In a sense, Lycett got off lightly. In recent years, the British state has routinely arrested, fined and even jailed people for telling offensive jokes. Granted, these were often less-than-amateur comedians – often drunk, idiotic students mouthing off and saying disgusting things on the internet. But just because their jokes weren’t always funny, and some were genuinely offensive, the principle of the thing should still chill us.
Back in 2012, 19-year-old Matthew Woods from Lancashire was jailed for 12 weeks for making jokes online about April Jones and Madeleine McCann. He pleaded guilty at Chorley magistrates court to ‘sending by means of a public electronic communications network a message or other matter that is grossly offensive’. The chairman of the bench told Woods he deserved the longest sentence the court could hand down.
In 2020, a group of 18 and 19-year-olds from Gateshead were arrested by police on suspicion of committing a hate crime. They had filmed a video of themselves mockingly re-enacting the murder of George Floyd by Minneapolis police. The video showed them swigging beer and laughing. They posted it on Snapchat and it later went viral, causing outrage. Some demanded the police get involved, which they dutifully did.
Then of course there is the infamous case of the Nazi pug. In 2018, Scottish YouTuber Mark Meechan was fined £800 for uploading a ‘grossly offensive’ comedy skit of him teaching a dog to do a Hitler salute – the joke being that he was trying to annoy his girlfriend by turning her cute pug into the worst thing imaginable. The humour was apparently lost on the Scottish authorities.
Now, to many people’s ears, a sick joke about Madeleine McCann or George Floyd will be infinitely more distasteful than Lycett’s more mainstream material. But humour is entirely subjective. And we should make no distinction between censoring one and censoring the other. Such censorship is always wrong and infantilising, regardless of whether the joke in question is funny, satirical or indeed a thinly veiled bit of bigotry.
We also risk sleepwalking into a situation where only professional comedians are given the benefit of the doubt. Indeed, the sort of offensive jokes teenagers have been locked up for are not that far away from what Frankie Boyle’s material used to be like before he went woke. Feted alternative comic Jerry Sadowitz – whose act is wilfully, disgustingly and brilliantly offensive – continues to tell Madeleine McCann jokes with impunity. And rightfully so.
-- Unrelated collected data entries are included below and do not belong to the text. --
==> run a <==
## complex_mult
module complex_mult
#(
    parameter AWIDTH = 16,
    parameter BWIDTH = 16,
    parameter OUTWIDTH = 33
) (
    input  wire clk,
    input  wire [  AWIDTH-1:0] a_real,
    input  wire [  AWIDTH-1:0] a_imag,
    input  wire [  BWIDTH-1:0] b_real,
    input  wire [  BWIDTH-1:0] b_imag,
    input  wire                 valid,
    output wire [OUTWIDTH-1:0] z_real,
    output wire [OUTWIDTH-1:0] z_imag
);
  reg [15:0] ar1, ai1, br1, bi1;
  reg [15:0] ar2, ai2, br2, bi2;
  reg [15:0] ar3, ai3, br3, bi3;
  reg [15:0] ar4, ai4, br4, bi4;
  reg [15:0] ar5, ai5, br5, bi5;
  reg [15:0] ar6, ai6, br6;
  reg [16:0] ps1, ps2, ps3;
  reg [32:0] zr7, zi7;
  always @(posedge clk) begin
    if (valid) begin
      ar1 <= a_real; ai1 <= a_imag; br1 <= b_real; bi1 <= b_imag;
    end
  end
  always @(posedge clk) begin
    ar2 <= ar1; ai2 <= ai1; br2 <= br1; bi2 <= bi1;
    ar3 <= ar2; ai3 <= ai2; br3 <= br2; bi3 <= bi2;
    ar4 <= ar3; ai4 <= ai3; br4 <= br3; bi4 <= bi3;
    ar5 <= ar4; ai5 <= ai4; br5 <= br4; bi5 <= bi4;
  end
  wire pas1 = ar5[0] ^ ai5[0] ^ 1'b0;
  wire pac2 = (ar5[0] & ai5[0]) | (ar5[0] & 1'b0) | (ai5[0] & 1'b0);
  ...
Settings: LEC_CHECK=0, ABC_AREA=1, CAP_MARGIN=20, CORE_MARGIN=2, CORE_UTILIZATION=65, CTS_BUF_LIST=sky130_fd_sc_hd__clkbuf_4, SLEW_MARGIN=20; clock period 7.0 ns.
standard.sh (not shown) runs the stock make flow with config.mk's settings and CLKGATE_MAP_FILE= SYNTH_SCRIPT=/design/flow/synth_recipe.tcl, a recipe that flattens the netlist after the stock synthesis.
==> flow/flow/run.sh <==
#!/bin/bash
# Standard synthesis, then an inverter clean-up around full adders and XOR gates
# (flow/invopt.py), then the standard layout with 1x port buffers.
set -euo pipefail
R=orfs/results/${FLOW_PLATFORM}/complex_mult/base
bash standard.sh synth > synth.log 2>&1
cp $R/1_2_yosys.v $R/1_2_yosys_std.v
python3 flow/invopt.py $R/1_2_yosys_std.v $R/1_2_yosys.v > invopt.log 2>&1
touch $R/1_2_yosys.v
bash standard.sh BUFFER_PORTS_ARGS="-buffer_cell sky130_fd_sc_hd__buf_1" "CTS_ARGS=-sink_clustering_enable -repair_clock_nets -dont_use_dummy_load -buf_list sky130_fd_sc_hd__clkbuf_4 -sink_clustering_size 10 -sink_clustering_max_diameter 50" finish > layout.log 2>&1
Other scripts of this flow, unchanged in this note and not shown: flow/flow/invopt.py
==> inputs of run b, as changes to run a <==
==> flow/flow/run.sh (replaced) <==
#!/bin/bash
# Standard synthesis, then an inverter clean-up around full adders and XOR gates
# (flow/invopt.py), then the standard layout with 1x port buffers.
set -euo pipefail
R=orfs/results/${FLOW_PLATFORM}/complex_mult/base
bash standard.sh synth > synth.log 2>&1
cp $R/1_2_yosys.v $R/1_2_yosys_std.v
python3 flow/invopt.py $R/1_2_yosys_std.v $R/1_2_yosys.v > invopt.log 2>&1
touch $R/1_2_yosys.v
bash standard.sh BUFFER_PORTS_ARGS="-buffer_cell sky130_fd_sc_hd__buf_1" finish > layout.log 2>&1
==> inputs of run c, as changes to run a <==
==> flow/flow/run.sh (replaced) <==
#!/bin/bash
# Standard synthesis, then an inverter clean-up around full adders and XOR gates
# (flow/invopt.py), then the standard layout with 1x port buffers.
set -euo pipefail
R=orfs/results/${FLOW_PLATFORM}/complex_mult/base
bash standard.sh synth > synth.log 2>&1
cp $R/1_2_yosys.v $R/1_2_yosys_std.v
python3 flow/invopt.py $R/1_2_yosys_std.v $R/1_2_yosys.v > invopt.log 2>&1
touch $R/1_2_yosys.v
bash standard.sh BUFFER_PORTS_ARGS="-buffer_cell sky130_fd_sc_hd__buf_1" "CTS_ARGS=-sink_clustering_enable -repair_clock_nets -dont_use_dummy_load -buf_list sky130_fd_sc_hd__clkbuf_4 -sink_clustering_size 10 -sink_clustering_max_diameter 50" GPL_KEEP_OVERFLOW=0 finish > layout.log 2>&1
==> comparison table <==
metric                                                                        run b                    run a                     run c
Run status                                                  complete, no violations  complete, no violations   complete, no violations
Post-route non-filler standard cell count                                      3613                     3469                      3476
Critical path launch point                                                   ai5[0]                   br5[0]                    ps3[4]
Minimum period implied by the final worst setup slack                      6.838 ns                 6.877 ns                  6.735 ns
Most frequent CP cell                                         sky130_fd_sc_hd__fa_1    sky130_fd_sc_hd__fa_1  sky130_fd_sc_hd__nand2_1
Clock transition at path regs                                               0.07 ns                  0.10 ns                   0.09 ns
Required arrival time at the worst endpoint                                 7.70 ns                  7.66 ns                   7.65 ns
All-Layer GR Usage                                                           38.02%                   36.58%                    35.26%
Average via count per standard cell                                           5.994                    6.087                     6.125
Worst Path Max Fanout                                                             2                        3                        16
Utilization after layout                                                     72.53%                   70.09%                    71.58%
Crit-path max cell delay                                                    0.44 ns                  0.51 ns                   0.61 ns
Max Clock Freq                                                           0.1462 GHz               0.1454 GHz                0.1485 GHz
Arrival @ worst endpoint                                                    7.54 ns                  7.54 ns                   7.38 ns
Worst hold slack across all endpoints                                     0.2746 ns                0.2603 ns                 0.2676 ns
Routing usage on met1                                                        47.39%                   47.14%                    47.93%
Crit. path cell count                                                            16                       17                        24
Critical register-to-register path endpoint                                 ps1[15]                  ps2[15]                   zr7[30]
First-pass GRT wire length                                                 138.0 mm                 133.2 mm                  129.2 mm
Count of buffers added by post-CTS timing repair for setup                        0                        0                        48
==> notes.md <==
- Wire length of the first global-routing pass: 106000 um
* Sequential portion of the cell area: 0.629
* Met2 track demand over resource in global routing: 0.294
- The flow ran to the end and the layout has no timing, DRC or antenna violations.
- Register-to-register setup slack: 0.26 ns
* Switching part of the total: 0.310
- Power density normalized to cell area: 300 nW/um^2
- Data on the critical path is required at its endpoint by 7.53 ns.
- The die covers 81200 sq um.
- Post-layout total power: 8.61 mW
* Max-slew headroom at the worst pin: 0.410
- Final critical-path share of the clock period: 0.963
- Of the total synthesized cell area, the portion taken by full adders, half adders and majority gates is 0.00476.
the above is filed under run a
This is an optimization exercise on Yosys and OpenROAD, whose aim is small area, not a production implementation.
RTL that was checked went through simulation tests only; none was proved equivalent to the original.
Power and IR drop assume default switching activity.

==> v24 <==
==> flow/design.v (excerpt) <==
module I2C_Master_Top(
	input        MAX10_CLK1_50,
	input        RESET,
	output [6:0] HEX0,
	output [6:0] HEX1,
	output [6:0] HEX2,
	output [6:0] HEX3,
	output [6:0] HEX4,
	output       SDA_OEN,
	input        SDA_IN,
	output       SCL_OEN
);
==> module Decoder_7seg, before the edit <==
module Decoder_7seg (output wire [6:0] out, input [3:0] in);
wire x3 = in[3], x2 = in[2], x1 = in[1], x0 = in[0];
assign out[0] = ~x3 & ~x1 & (x2 ^ x0);                  
assign out[1] = x2 & (x1 ^ x0);                         
assign out[2] = ~x2 & x1 & ~x0;                         
assign out[3] = x2 ? ~(x1 ^ x0) : (~x3 & ~x1 & x0);     
assign out[4] = x0 | (x2 & ~x1);                        
assign out[5] = (x1 & (x0 | ~x2)) | (~x3 & ~x2 & x0);   
assign out[6] = x2 ? (x1 & x0) : (~x3 & ~x1);           
endmodule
Unless we want a world in which you’re asked to produce a licence for your edgy joke, we need to kick the cops out of comedy. No one should be arrested, investigated or prosecuted for saying something offensive, whether or not it has a punchline at the end of it. The authorities should not be in the business of telling us what is and isn’t appropriate or funny – whether we’re joking about Nazis or a giant donkey d***.